[Exercise directions]
From the records below, return every line containing the word "buffers".

[Data for analysis]

----

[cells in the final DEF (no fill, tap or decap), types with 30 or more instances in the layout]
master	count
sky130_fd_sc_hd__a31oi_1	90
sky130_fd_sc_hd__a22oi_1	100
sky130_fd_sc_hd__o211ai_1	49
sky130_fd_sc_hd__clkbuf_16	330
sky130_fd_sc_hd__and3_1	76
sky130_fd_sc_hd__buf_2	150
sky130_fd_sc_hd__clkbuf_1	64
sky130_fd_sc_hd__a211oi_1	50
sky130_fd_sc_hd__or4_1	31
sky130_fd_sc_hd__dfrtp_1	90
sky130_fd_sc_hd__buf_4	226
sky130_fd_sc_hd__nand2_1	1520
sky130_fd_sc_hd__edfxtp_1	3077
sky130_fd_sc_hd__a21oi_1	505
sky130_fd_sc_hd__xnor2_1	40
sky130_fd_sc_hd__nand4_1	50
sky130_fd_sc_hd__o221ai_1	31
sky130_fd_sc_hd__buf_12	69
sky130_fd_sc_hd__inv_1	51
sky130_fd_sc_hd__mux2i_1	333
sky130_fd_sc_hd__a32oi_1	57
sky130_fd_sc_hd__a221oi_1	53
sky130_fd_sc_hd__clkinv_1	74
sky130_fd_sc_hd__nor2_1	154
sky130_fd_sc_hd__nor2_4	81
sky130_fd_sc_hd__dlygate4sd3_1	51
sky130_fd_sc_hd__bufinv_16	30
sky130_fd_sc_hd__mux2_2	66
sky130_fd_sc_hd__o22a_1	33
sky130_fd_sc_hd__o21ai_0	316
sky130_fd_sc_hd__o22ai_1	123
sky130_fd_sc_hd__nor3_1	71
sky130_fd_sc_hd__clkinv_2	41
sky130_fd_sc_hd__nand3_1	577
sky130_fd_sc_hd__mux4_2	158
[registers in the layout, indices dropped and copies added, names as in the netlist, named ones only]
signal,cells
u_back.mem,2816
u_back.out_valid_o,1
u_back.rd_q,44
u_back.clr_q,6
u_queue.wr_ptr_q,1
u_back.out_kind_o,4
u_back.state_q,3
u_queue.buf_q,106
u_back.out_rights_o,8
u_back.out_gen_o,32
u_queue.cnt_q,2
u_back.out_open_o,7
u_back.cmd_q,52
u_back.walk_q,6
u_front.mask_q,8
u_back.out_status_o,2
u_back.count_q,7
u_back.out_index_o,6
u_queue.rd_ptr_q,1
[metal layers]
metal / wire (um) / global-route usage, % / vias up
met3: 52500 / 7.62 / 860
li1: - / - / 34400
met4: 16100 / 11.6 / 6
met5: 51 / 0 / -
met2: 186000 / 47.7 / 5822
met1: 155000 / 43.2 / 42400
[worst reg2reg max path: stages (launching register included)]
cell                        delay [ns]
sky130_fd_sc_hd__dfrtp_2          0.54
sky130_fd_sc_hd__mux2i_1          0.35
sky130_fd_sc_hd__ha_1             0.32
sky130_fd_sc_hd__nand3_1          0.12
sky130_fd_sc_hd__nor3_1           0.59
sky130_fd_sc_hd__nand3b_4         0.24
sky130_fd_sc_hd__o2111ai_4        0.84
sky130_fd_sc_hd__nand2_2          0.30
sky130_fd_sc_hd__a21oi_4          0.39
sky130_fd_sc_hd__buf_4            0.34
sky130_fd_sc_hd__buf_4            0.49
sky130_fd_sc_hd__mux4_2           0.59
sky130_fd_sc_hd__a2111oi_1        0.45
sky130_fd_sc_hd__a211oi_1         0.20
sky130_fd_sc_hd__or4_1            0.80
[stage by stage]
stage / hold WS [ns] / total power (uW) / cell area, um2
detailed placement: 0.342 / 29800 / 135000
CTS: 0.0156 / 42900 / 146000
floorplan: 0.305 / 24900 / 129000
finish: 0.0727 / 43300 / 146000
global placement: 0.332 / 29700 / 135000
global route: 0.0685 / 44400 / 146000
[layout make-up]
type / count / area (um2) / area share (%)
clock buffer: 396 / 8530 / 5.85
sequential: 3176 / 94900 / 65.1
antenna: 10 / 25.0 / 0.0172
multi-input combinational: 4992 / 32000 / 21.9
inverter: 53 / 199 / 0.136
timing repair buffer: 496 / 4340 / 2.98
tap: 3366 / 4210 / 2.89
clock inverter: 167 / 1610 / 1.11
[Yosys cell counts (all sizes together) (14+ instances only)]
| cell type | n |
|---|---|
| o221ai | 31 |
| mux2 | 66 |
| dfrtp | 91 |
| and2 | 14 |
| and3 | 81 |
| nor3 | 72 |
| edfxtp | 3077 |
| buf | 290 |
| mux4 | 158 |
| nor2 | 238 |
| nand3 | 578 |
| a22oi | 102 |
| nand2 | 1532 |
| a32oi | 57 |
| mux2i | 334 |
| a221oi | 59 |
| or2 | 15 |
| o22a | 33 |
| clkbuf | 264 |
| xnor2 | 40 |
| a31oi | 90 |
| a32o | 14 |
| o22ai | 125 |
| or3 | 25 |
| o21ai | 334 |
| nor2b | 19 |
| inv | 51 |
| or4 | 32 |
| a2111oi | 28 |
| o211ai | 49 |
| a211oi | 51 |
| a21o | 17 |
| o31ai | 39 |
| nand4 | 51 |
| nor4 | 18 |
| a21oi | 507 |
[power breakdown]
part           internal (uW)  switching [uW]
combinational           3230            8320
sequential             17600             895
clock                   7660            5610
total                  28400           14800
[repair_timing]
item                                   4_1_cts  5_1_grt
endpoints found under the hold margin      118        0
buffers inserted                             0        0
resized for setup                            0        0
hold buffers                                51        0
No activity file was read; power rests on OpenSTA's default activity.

----

[Reply]
buffers inserted                             0        0
hold buffers                                51        0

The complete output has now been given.